O brasileiro Rogério Chaves Scotton, ex-piloto da Nascar e investigado pelo FBI por 27 crimes, afirmou à Justiça dos Estados Unidos que sofreu ameaças e intimidação após pedir para participar da ação movida pela Rumble e pela Trump Media contra o ministro Alexandre de Moraes.
Scotton foi um dos responsáveis por pedir que Moraes fosse sancionado com base na Lei Magnitsky, conforme mostrou o Metrópoles poucos dias antes de o magistrado ser sancionado pelo governo americano.
O ex-piloto pediu para ingressar no caso como amicus curiae, espécie de terceiro interessado que pode apresentar argumentos ao tribunal.
Em petição à qual a coluna teve acesso, Scotton afirmou que passou a sofrer ameaças e intimidação após reportagens da imprensa brasileira noticiarem o pedido de sanções contra Moraes.
Segundo Scotton, ele recebeu mensagens ameaçadoras em razão da repercussão do caso no Brasil. O ex-piloto também afirma que reportagens fizeram “insinuações falsas” sobre seu histórico criminal e sua atuação, o que, segundo ele, prejudicou sua reputação e contribuiu para os ataques que passou a sofrer.
Apesar disso, Scotton não identificou na petição quem teria feito as ameaças.
“Após sua participação em assuntos relacionados a este litígio se tornar pública, ele sofreu ameaças, intimidações e preocupações com sua segurança, afetando a si mesmo e sua família. Ele foi advertido, ameaçado e pressionado em relação à controvérsia pública em torno de seus documentos e participação”, disseram os advogados do ex-piloto.
A defesa prosseguiu: “Ele comunicou suas preocupações com a segurança às autoridades governamentais e preservou registros referentes a essas comunicações e eventos. Essa ampla publicidade causou danos à reputação, hostilidade pública e um efeito inibidor sobre a participação legítima em processos judiciais”, escreveu.

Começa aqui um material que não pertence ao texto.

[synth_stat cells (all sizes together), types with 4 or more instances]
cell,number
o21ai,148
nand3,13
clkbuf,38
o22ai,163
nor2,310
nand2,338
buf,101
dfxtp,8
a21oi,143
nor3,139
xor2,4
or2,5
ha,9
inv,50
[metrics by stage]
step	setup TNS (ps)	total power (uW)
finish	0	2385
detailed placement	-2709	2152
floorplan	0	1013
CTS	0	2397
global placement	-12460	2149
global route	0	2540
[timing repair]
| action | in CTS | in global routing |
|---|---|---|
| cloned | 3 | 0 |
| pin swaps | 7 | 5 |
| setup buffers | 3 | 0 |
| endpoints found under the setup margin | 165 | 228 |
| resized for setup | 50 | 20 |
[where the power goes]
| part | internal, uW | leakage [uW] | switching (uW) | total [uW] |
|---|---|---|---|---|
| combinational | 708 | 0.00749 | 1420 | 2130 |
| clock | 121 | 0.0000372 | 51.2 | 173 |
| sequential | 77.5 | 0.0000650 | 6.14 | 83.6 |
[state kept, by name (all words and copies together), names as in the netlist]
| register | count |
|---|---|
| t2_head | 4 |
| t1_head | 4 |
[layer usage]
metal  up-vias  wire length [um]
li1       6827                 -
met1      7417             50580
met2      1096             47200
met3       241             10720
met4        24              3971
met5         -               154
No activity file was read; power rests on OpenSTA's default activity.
--- src/logic/ex_decode.sv ---
module ex_decode (
    input  logic                       clk,
    input  logic                       rst_i,
    input  logic                       req_i,
    input  logic [ex_pkg::data_w-1:0]  instr_i,
    input  logic [ex_pkg::data_w-1:0]  rs_data_i,
    input  logic [ex_pkg::data_w-1:0]  rt_data_i,
    input  logic                       release_i,
    ex_op_if.dec_mp                    op
);

    ex_pkg::dec_state_e               state;
    ex_pkg::alu_op_e                  dec_op;
    logic [ex_pkg::data_w-1:0]        dec_b;
    logic [ex_pkg::reg_addr_w-1:0]    dec_dest;
    logic [5:0]                       opcode;
    logic [5:0]                       funct;
    logic [15:0]                      imm;
    logic                             accept;

    assign opcode = instr_i[31:26];
    assign funct  = instr_i[5:0];
    assign imm    = instr_i[15:0];
    assign accept = req_i && (state == ex_pkg::dec_idle);

    always_comb begin
        dec_op   = ex_pkg::op_illegal;
        dec_b    = rt_data_i;
        dec_dest = instr_i[15:11];
        if (opcode == ex_pkg::opcode_special) begin
            case (funct)
                ex_pkg::funct_add:   dec_op = ex_pkg::op_add;
                ex_pkg::funct_addu:  dec_op = ex_pkg::op_addu;
                ex_pkg::funct_sub:   dec_op = ex_pkg::op_sub;
                ex_pkg::funct_subu:  dec_op = ex_pkg::op_subu;
                ex_pkg::funct_slt:   dec_op = ex_pkg::op_slt;
                ex_pkg::funct_sltu:  dec_op = ex_pkg::op_sltu;
                ex_pkg::funct_and:   dec_op = ex_pkg::op_and;
                ex_pkg::funct_or:    dec_op = ex_pkg::op_or;
                ex_pkg::funct_xor:   dec_op = ex_pkg::op_xor;
                ex_pkg::funct_nor:   dec_op = ex_pkg::op_nor;
                ex_pkg::funct_sll:   dec_op = ex_pkg::op_sll;
                ex_pkg::funct_srl:   dec_op = ex_pkg::op_srl;
                ex_pkg::funct_sra:   dec_op = ex_pkg::op_sra;
                ex_pkg::funct_sllv:  dec_op = ex_pkg::op_sllv;
                ex_pkg::funct_srlv:  dec_op = ex_pkg::op_srlv;
                ex_pkg::funct_srav:  dec_op = ex_pkg::op_srav;
                ex_pkg::funct_mult:  dec_op = ex_pkg::op_mult;
                ex_pkg::funct_multu: dec_op = ex_pkg::op_multu;
                ex_pkg::funct_div:   dec_op = ex_pkg::op_div;
                ex_pkg::funct_divu:  dec_op = ex_pkg::op_divu;
                ex_pkg::funct_mthi:  dec_op = ex_pkg::op_mthi;
                ex_pkg::funct_mtlo:  dec_op = ex_pkg::op_mtlo;
                ex_pkg::funct_mfhi:  dec_op = ex_pkg::op_mfhi;
                ex_pkg::funct_mflo:  dec_op = ex_pkg::op_mflo;
                default:             dec_op = ex_pkg::op_illegal;
            endcase
        end else begin
            // I-type writes rt
            dec_dest = instr_i[20:16];
            dec_b    = {{16{imm[15]}}, imm};
            case (opcode)
                ex_pkg::opc_addi:  dec_op = ex_pkg::op_addi;
                ex_pkg::opc_addiu: dec_op = ex_pkg::op_addiu;
                ex_pkg::opc_slti:  dec_op = ex_pkg::op_slti;
                ex_pkg::opc_sltiu: dec_op = ex_pkg::op_sltiu;
                ex_pkg::opc_andi: begin
                    dec_op = ex_pkg::op_andi;
                    dec_b  = {16'h0000, imm};
                end
                ex_pkg::opc_ori: begin
                    dec_op = ex_pkg::op_ori;
                    dec_b  = {16'h0000, imm};
                end
                ex_pkg::opc_xori: begin
                    dec_op = ex_pkg::op_xori;
                    dec_b  = {16'h0000, imm};
                end
                ex_pkg::opc_lui: begin
                    dec_op = ex_pkg::op_lui;
                    dec_b  = {imm, 16'h0000};
                end
                default: dec_op = ex_pkg::op_illegal;
            endcase
        end
    end

    always_ff @(posedge clk) begin
        if (rst_i) begin
            state    <= ex_pkg::dec_idle;
            op.valid <= 1'b0;
        end else begin
            op.valid <= accept;
            if (accept) begin
                state <= ex_pkg::dec_busy;
            end else if (release_i) begin
                state <= ex_pkg::dec_idle;
            end
        end
    end

    // operands held until the next accepted request
    always_ff @(posedge clk) begin
        if (accept) begin
            op.op    <= dec_op;
            op.a     <= rs_data_i;
            op.b     <= dec_b;
            op.shamt <= instr_i[10:6];
            op.dest  <= dec_dest;
            op.wr    <= !(dec_op inside {ex_pkg::op_mult, ex_pkg::op_multu, ex_pkg::op_div,
                                         ex_pkg::op_divu, ex_pkg::op_mthi, ex_pkg::op_mtlo,
                                         ex_pkg::op_illegal});
        end
    end

endmodule

--- src/logic/ex_execute.sv ---
module ex_execute (
    input  logic    clk,
    input  logic    rst_i,
    ex_op_if.exe_mp op,
    ex_res_if.exe_mp res
);

    logic [ex_pkg::data_w-1:0]    sum;
    logic [ex_pkg::data_w-1:0]    diff;
    logic [ex_pkg::data_w-1:0]    alu_res;
    logic [4:0]                   sh_amt;
    logic                         ovf;
    logic                         sign_mul;
    logic [2*ex_pkg::data_w-1:0]  mul_a;
    logic [2*ex_pkg::data_w-1:0]  mul_b;
    logic [2*ex_pkg::data_w-1:0]  prod;
    logic                         is_div;
    logic                         div_start;
    logic                         div_busy;
    logic                         div_done;
    logic [ex_pkg::data_w-1:0]    div_quo;
    logic [ex_pkg::data_w-1:0]    div_rem;

    assign sum  = op.a + op.b;
    assign diff = op.a - op.b;

    // variable shifts take rs[4:0]
    assign sh_amt = (op.op inside {ex_pkg::op_sllv, ex_pkg::op_srlv, ex_pkg::op_srav}) ?
                    op.a[4:0] : op.shamt;

    always_comb begin
        alu_res = '0;
        ovf     = 1'b0;
        case (op.op)
            ex_pkg::op_add, ex_pkg::op_addi: begin
                alu_res = sum;
                ovf     = (op.a[31] == op.b[31]) && (sum[31] != op.a[31]);
            end
            ex_pkg::op_addu, ex_pkg::op_addiu: alu_res = sum;
            ex_pkg::op_sub: begin
                alu_res = diff;
                ovf     = (op.a[31] != op.b[31]) && (diff[31] != op.a[31]);
            end
            ex_pkg::op_subu: alu_res = diff;
            ex_pkg::op_slt, ex_pkg::op_slti: alu_res = {31'b0, $signed(op.a) < $signed(op.b)};
            ex_pkg::op_sltu, ex_pkg::op_sltiu: alu_res = {31'b0, op.a < op.b};
            ex_pkg::op_and, ex_pkg::op_andi: alu_res = op.a & op.b;
            ex_pkg::op_or, ex_pkg::op_ori: alu_res = op.a | op.b;
            ex_pkg::op_xor, ex_pkg::op_xori: alu_res = op.a ^ op.b;
            ex_pkg::op_nor: alu_res = ~(op.a | op.b);
            ex_pkg::op_lui: alu_res = op.b;
            ex_pkg::op_sll, ex_pkg::op_sllv: alu_res = op.b << sh_amt;
            ex_pkg::op_srl, ex_pkg::op_srlv: alu_res = op.b >> sh_amt;
            ex_pkg::op_sra, ex_pkg::op_srav: alu_res = $signed(op.b) >>> sh_amt;
            default: alu_res = '0;
        endcase
    end

    // one 64-bit multiplier, sign handled by the extension
    assign sign_mul = (op.op == ex_pkg::op_mult);
    assign mul_a    = {{ex_pkg::data_w{sign_mul & op.a[31]}}, op.a};
    assign mul_b    = {{ex_pkg::data_w{sign_mul & op.b[31]}}, op.b};
    assign prod     = mul_a * mul_b;

    assign is_div    = op.op inside {ex_pkg::op_div, ex_pkg::op_divu};
    assign div_start = op.valid && is_div && !div_busy;

    ex_divider u_ex_divider (
        .clk         (clk),
        .rst_i       (rst_i),
        .start_i     (div_start),
        .signed_i    (op.op == ex_pkg::op_div),
        .dividend_i  (op.a),
        .divisor_i   (op.b),
        .busy_o      (div_busy),
        .done_o      (div_done),
        .quotient_o  (div_quo),
        .remainder_o (div_rem)
    );

    always_ff @(posedge clk) begin
        if (rst_i) begin
            res.valid <= 1'b0;
        end else begin
            res.valid <= (op.valid && !is_div) || div_done;
        end
    end

    always_ff @(posedge clk) begin
        if (div_done) begin
            res.data     <= '0;
            res.wr       <= 1'b0;
            res.overflow <= 1'b0;
            res.hi_we    <= 1'b1;
            res.lo_we    <= 1'b1;
            res.hi       <= div_rem;
            res.lo       <= div_quo;
            res.read_hi  <= 1'b0;
            res.read_lo  <= 1'b0;
        end else if (op.valid) begin
            res.data     <= alu_res;
            res.dest     <= op.dest;
            // overflow suppresses the register write
            res.wr       <= op.wr && !ovf;
            res.overflow <= ovf;
            res.hi_we    <= op.op inside {ex_pkg::op_mult, ex_pkg::op_multu, ex_pkg::op_mthi};
            res.lo_we    <= op.op inside {ex_pkg::op_mult, ex_pkg::op_multu, ex_pkg::op_mtlo};
            res.hi       <= (op.op == ex_pkg::op_mthi) ? op.a : prod[63:32];
            res.lo       <= (op.op == ex_pkg::op_mtlo) ? op.a : prod[31:0];
            res.read_hi  <= (op.op == ex_pkg::op_mfhi);
            res.read_lo  <= (op.op == ex_pkg::op_mflo);
        end
    end

endmodule

--- src/logic/ex_writeback.sv ---
module ex_writeback (
    input  logic                           clk,
    input  logic                           rst_i,
    input  logic                           req_i,
    ex_res_if.wb_mp                        res,
    output logic                           ack_o,
    output logic                           wr_en_o,
    output logic [ex_pkg::reg_addr_w-1:0]  wr_addr_o,
    output logic [ex_pkg::data_w-1:0]      wr_data_o,
    output logic                           overflow_o,
    output logic                           release_o
);

    logic [ex_pkg::data_w-1:0] hi_q;
    logic [ex_pkg::data_w-1:0] lo_q;

    always_ff @(posedge clk) begin
        if (rst_i) begin
            hi_q <= '0;
            lo_q <= '0;
        end else if (res.valid) begin
            if (res.hi_we) begin
                hi_q <= res.hi;
            end
            if (res.lo_we) begin
                lo_q <= res.lo;
            end
        end
    end

    always_ff @(posedge clk) begin
        if (rst_i) begin
            ack_o      <= 1'b0;
            wr_en_o    <= 1'b0;
            overflow_o <= 1'b0;
            release_o  <= 1'b0;
        end else begin
            release_o <= 1'b0;
            if (res.valid) begin
                ack_o      <= 1'b1;
                wr_en_o    <= res.wr;
                overflow_o <= res.overflow;
            end else if (ack_o && !req_i) begin
                // request dropped, close the handshake
                ack_o     <= 1'b0;
                release_o <= 1'b1;
            end
        end
    end

    // mfhi and mflo read the stored pair
    always_ff @(posedge clk) begin
        if (res.valid) begin
            wr_addr_o <= res.dest;
            wr_data_o <= res.read_hi ? hi_q : (res.read_lo ? lo_q : res.data);
        end
    end

endmodule
File: src/misc_ctrl_pkg.sv
// Settings bus widths, register offsets, reset values, structs, control byte union, compat number
package misc_ctrl_pkg;

   ////////////////////////////////////////////////////////////
   // Settings bus geometry
   localparam int SET_ADDR_W = 8;
   localparam int SET_DATA_W = 32;
   localparam int MISC_REGS  = 7;

   // Offsets inside the misc block
   localparam logic [2:0] REG_CLOCK   = 3'd0;
   localparam logic [2:0] REG_SERDES  = 3'd1;
   localparam logic [2:0] REG_ADC     = 3'd2;
   localparam logic [2:0] REG_LED_SW  = 3'd3;
   localparam logic [2:0] REG_PHY     = 3'd4;
   localparam logic [2:0] REG_BLDR    = 3'd5;
   localparam logic [2:0] REG_LED_SRC = 3'd6;

   // LEDs 1..4 belong to hardware out of reset
   localparam logic [7:0] LED_SRC_RESET = 8'b0001_1110;

   // Bump when the register map changes
   localparam logic [15:0] COMPAT_MAJOR = 16'd9;
   localparam logic [15:0] COMPAT_MINOR = 16'd1;

   // Readback word indices
   localparam logic [3:0] RB_COMPAT = 4'd12;
   localparam logic [3:0] RB_STATUS = 4'd13;

   // Boot RAM and main RAM trade places until the bootloader is done
   localparam logic [15:0] BOOT_SWAP_MASK = 16'hC000;

   ////////////////////////////////////////////////////////////
   // Bus and register types
   typedef struct packed {
      logic                  stb;
      logic [2:0]            off;
      logic [SET_DATA_W-1:0] data;
   } set_wr_t;

   typedef struct packed {
      logic [2:0] spare;
      logic       clock_ready;
      logic [1:0] clk_en;
      logic [1:0] clk_sel;
   } clock_ctrl_t;

   typedef struct packed {
      logic [3:0] spare;
      logic       enable;
      logic       prbsen;
      logic       loopen;
      logic       rx_en;
   } serdes_ctrl_t;

   typedef struct packed {
      logic [3:0] spare;
      logic       oe_a;
      logic       on_a;
      logic       oe_b;
      logic       on_b;
   } adc_ctrl_t;

   // Same settings byte, read according to the register it landed in
   typedef union packed {
      logic [7:0]   raw;
      clock_ctrl_t  clk;
      serdes_ctrl_t ser;
      adc_ctrl_t    adc;
   } ctrl_byte_u;

   typedef struct packed {
      ctrl_byte_u clock_ctl;
      ctrl_byte_u serdes_ctl;
      ctrl_byte_u adc_ctl;
      logic [7:0] led_sw;
      logic [7:0] led_src;
      logic       phy_reset;
      logic       bldr_done;
      logic       spare;
   } misc_regs_t;

   typedef struct packed {
      logic clk_status;
      logic link_up;
      logic good_sync;
      logic button;
   } board_status_t;

endpackage
[src/pixelSelect.sv]
`timescale 1ns/1ps
`include "sprite_macros.svh"

module pixelSelect
(
	input logic clk,
	input logic arstN,
	input spritePkg::fetchTag_t tag,
	input logic [`WORD_BITS-1:0] readData,
	output spritePkg::rgbPixel_t pixel,
	output logic pixelValid
);

	localparam int CB = `COLOR_BITS;

	spritePkg::fetchTag_t tagQ; // tag of the word now on readData
	spritePkg::rgbPixel_t field; // slot picked out of the word
	spritePkg::rgbPixel_t pixelNext; // blanked version of field

	////////////////////
	// tag delay
	////////////////////

	// matches the one-edge memory read
	always_ff @(posedge clk or negedge arstN)
	begin
		if (!arstN)
		begin
			tagQ <= '0; // no valid in flight
		end
		else
		begin
			tagQ <= tag;
		end
	end

	////////////////////
	// slot mux
	////////////////////

	always_comb
	begin
		case (tagQ.slot)
			2'd0: field = readData[`WORD_BITS-1 -: CB]; // first pixel, top bits
			2'd1: field = readData[`WORD_BITS-1-CB -: CB]; // middle
			2'd2: field = readData[CB-1:0]; // last pixel, low bits
			default: field = '0; // slot 3 never decoded
		endcase

		// black for sprites 10..15 and for idle cycles
		if (tagQ.valid && tagQ.inRange)
		begin
			pixelNext = field;
		end
		else
		begin
			pixelNext = '0;
		end
	end

	////////////////////
	// output register
	////////////////////

	always_ff @(posedge clk or negedge arstN)
	begin
		if (!arstN)
		begin
			pixel <= '0;
			pixelValid <= 1'b0;
		end
		else
		begin
			pixel <= pixelNext;
			pixelValid <= tagQ.valid; // high even when out of range
		end
	end

endmodule

[config.mk]
export PLATFORM = sky130hd
export DESIGN_NAME = pixelSelect
export DESIGN_NICKNAME = d
export VERILOG_FILES = /design/src/spritePkg.sv /design/src/pixelSelect.sv
export VERILOG_INCLUDE_DIRS = /design/src
export SDC_FILE = /design/constraint.sdc
export NUM_CORES = 1
export LEC_CHECK = 0
export ABC_AREA = 1
export BUFFER_PORTS_ARGS = -buffer_cell sky130_fd_sc_hd__buf_4
export CAP_MARGIN = 20
export CORE_AREA = 2 2 39 41
export DETAILED_ROUTE_END_ITERATION = 8
export DIE_AREA = 0 0 41 43
export HOLD_SLACK_MARGIN = 0.02
export PLACE_DENSITY_LB_ADDON = 0.05
export SETUP_SLACK_MARGIN = 0.4
export SLEW_MARGIN = 20
export SYNTH_ARGS = -nofsm -noshare
export SYNTH_HDL_FRONTEND = slang
export SYNTH_SLANG_ARGS = --single-unit
[constraint.sdc]
create_clock -name clk -period 1.9 [get_ports clk]
set_clock_uncertainty 0.2 [all_clocks]
set_input_delay 0.19 -clock clk [delete_from_list [all_inputs] [get_ports clk]]
set_output_delay 0.19 -clock clk [all_outputs]
set_load 0.03 [all_outputs]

A coluna não conseguiu localizar Scotton para comentar o caso.
“Dor”
Ao pedir para participar do processo, em julho do ano passado, Scotton, que não é advogado e cursa Direito na Flórida, afirmou sentir a “dor” de políticos que, segundo ele, estariam sendo perseguidos por Moraes.
“Deixe-me ser claro: isto não é uma atitude política. É uma atitude moral. Não estou alinhado a nenhum partido. Estou alinhado à justiça”, escreveu em um blog pessoal.
O brasileiro também afirmou que, por ser “alguém que já foi preso injustamente”, compreende “a dor de ser silenciado”.
“É por isso que me arrisco a apresentar esta petição — apesar das ameaças, apesar do medo, apesar de saber muito bem que forças poderosas podem tentar retaliar. Já fui avisado. Mas acredito que algumas coisas valem a pena defender, mesmo quando se está sozinho”, completou o brasileiro, que teve breve passagem pela Nascar.
De acordo com o FBI, Scotton criava contas de envio em nome de grandes empresas, como Target, Apple e Walmart. O brasileiro utilizava essas contas para enviar milhares de pacotes para clientes nos Estados Unidos e no Brasil, aproveitando as tarifas corporativas reduzidas dessas empresas.
Segundo o FBI, Scotton também causou prejuízos às empresas de transporte FedEx, UPS e DHL por meio do esquema. Ele responde a 27 acusações relacionadas a fraude postal e golpes empresariais.
A Rumble e a Trump Media já pediram que o ex-piloto não fosse admitido no processo. A ação tramita na Justiça dos Estados Unidos e aguarda a apresentação das contestações pelas duas empresas, após o ingresso da Advocacia-Geral da União (AGU) no caso em nome do Brasil.